> [TASK REQUIREMENTS] Search each line below for the word "length" and list those that contain it.

[ENTRIES PROVIDED Boundary: Start]

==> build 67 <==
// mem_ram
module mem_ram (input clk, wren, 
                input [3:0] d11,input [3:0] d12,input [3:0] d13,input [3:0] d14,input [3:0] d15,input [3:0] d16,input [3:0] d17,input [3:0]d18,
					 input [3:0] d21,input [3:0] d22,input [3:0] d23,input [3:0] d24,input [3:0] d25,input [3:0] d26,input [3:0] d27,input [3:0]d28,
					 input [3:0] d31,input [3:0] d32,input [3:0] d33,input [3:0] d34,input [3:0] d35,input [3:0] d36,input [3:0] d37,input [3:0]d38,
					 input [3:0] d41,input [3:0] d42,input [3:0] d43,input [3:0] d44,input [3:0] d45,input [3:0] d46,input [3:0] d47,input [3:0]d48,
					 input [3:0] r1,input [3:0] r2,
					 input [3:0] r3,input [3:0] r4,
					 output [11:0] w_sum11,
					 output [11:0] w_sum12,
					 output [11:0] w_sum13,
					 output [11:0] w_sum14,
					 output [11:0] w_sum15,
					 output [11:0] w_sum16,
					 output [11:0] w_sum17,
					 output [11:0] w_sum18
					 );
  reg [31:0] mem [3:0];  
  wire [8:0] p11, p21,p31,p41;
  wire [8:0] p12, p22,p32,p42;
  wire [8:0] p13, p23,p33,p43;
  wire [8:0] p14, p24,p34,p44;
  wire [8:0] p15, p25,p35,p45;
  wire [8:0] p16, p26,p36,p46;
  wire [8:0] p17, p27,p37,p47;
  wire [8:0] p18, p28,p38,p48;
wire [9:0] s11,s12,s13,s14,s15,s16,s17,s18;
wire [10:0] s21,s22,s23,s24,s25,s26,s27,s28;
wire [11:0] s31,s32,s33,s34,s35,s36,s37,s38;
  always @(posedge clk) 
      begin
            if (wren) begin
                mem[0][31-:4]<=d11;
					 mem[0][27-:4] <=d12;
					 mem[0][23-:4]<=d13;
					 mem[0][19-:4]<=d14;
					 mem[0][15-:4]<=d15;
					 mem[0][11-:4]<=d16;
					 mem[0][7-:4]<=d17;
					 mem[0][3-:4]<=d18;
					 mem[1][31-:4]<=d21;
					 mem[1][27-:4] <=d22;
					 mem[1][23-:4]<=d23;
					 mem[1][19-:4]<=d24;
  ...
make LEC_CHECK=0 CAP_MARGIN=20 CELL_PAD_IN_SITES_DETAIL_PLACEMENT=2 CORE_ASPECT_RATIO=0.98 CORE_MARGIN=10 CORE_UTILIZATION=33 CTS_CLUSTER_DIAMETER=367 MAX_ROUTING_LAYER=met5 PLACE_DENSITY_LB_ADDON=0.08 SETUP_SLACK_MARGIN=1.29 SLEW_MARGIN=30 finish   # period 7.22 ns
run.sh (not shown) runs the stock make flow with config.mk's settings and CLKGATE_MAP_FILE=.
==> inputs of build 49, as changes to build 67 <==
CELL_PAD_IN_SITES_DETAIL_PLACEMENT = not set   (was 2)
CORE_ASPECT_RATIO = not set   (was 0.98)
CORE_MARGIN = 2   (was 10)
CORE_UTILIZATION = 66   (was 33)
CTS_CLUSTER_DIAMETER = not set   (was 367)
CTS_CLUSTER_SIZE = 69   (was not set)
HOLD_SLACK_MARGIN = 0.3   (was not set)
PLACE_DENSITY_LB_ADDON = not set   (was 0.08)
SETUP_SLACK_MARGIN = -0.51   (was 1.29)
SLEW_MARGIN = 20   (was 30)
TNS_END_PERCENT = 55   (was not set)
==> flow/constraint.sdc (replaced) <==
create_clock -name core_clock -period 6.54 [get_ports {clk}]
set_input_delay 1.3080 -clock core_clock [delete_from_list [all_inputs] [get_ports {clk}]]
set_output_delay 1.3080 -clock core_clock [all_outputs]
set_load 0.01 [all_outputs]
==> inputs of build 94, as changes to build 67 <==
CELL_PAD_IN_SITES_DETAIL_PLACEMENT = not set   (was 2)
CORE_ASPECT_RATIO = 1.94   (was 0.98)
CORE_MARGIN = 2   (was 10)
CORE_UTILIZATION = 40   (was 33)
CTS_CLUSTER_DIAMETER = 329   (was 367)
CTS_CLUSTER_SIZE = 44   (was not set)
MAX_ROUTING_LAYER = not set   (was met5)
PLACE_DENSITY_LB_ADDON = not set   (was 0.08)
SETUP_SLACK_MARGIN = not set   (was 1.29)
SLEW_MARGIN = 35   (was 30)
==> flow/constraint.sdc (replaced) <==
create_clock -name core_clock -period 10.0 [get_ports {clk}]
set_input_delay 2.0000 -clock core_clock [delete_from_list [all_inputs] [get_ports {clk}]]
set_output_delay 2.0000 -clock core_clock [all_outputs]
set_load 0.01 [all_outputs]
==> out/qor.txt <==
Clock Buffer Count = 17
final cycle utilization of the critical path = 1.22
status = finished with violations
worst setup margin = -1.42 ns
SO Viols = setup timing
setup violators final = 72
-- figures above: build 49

[ENTRIES PROVIDED Boundary: End]
[ENTRIES PROVIDED Boundary: Start]

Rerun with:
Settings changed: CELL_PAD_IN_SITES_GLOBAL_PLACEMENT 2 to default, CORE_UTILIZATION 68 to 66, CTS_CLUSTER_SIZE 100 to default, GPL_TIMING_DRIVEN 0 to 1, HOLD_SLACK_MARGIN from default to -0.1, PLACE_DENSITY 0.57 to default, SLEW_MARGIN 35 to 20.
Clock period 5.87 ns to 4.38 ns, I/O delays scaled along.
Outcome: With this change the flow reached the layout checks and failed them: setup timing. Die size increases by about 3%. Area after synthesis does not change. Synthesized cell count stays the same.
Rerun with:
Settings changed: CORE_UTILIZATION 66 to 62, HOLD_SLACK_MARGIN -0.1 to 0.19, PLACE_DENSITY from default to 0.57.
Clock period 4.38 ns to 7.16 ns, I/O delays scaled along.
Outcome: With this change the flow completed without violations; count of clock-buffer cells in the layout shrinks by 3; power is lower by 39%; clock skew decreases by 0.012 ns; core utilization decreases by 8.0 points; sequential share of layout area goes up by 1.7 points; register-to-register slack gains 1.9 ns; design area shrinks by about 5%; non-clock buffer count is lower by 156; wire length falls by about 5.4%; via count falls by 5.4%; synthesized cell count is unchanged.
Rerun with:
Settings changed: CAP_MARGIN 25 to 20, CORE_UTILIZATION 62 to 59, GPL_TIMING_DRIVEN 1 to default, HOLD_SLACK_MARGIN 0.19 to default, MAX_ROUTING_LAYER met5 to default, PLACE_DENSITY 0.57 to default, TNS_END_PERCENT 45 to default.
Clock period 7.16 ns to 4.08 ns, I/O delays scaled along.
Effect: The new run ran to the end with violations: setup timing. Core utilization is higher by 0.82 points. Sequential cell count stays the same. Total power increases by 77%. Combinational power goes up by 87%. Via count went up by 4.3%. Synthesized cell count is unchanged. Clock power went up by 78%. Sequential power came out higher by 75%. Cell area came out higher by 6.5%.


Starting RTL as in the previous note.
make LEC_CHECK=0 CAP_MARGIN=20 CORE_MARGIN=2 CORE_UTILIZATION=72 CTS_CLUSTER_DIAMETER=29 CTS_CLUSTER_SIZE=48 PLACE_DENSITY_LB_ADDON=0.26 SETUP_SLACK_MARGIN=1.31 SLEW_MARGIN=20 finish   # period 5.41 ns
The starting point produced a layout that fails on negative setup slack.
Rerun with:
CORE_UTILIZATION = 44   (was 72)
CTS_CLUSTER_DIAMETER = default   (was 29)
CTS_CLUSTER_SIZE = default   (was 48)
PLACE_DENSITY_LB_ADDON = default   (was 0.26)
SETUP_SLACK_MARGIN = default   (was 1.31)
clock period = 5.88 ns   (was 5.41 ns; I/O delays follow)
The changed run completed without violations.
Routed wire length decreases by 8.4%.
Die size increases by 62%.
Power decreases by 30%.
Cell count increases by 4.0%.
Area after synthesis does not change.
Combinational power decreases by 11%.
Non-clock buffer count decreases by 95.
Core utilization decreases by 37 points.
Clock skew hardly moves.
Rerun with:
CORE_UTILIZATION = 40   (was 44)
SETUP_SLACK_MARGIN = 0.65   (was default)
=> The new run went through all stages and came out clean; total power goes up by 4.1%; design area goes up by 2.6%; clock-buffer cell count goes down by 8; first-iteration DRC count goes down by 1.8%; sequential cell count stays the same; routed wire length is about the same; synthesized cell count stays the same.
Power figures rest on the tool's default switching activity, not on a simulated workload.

[ENTRIES PROVIDED Boundary: End]

> [ANSWER SECTION]
Outcome: With this change the flow completed without violations; count of clock-buffer cells in the layout shrinks by 3; power is lower by 39%; clock skew decreases by 0.012 ns; core utilization decreases by 8.0 points; sequential share of layout area goes up by 1.7 points; register-to-register slack gains 1.9 ns; design area shrinks by about 5%; non-clock buffer count is lower by 156; wire length falls by about 5.4%; via count falls by 5.4%; synthesized cell count is unchanged.
Routed wire length decreases by 8.4%.
=> The new run went through all stages and came out clean; total power goes up by 4.1%; design area goes up by 2.6%; clock-buffer cell count goes down by 8; first-iteration DRC count goes down by 1.8%; sequential cell count stays the same; routed wire length is about the same; synthesized cell count stays the same.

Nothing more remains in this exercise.